La COP30 se perfila como un hito en el enfrentamiento del cambio climático, justo a una década de la firma del Acuerdo de París. Este evento no solo evalúa los avances realizados, sino que también busca delinear un camino hacia una acción climática más profunda y equitativa, centrada en las comunidades más vulnerables. Desde México, se plantea una pregunta crucial: ¿cómo asegurar que la transición energética resulte justa e inclusiva para aquellos que más la requieren?

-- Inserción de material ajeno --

**config.mk**
```make
export PLATFORM = sky130hd
export DESIGN_NAME = user_def_accel_dispatch
export DESIGN_NICKNAME = d
export VERILOG_FILES = /design/src/rtl/user_def_accel_pkg.sv /design/src/rtl/user_def_accel_tag_fifo.sv /design/src/rtl/user_def_accel_dispatch.sv
export SDC_FILE = /design/constraint.sdc
export NUM_CORES = 1
export LEC_CHECK = 0
export CORE_MARGIN = 1.5
export CORE_UTILIZATION = 33
export CTS_CLUSTER_DIAMETER = 100
export CTS_CLUSTER_SIZE = 20
export DETAILED_ROUTE_END_ITERATION = 7
export GPL_ROUTABILITY_DRIVEN = 0
export PLACE_DENSITY = 0.82
export SETUP_SLACK_MARGIN = 0.05
export SLEW_MARGIN = 15
export SYNTH_ARGS = -nofsm -noshare
export SYNTH_HDL_FRONTEND = slang
export SYNTH_SLANG_ARGS = --single-unit
```
**constraint.sdc**
```tcl
create_clock -name clk -period 3 [get_ports clk]
set_input_delay 0.9 -clock clk [delete_from_list [all_inputs] [get_ports clk]]
set_output_delay 0.9 -clock clk [all_outputs]
set_load 0.005 [all_outputs]
```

En el contexto mexicano, se han logrado avances significativos en el acceso a la energía, promoviendo un enfoque de bienestar social. Las iniciativas impulsadas en comunidades rurales y pueblos originarios destacan que la justicia energética comienza desde la base. Es fundamental que ninguna persona sea excluida de la transición energética por su localización geográfica o situación económica.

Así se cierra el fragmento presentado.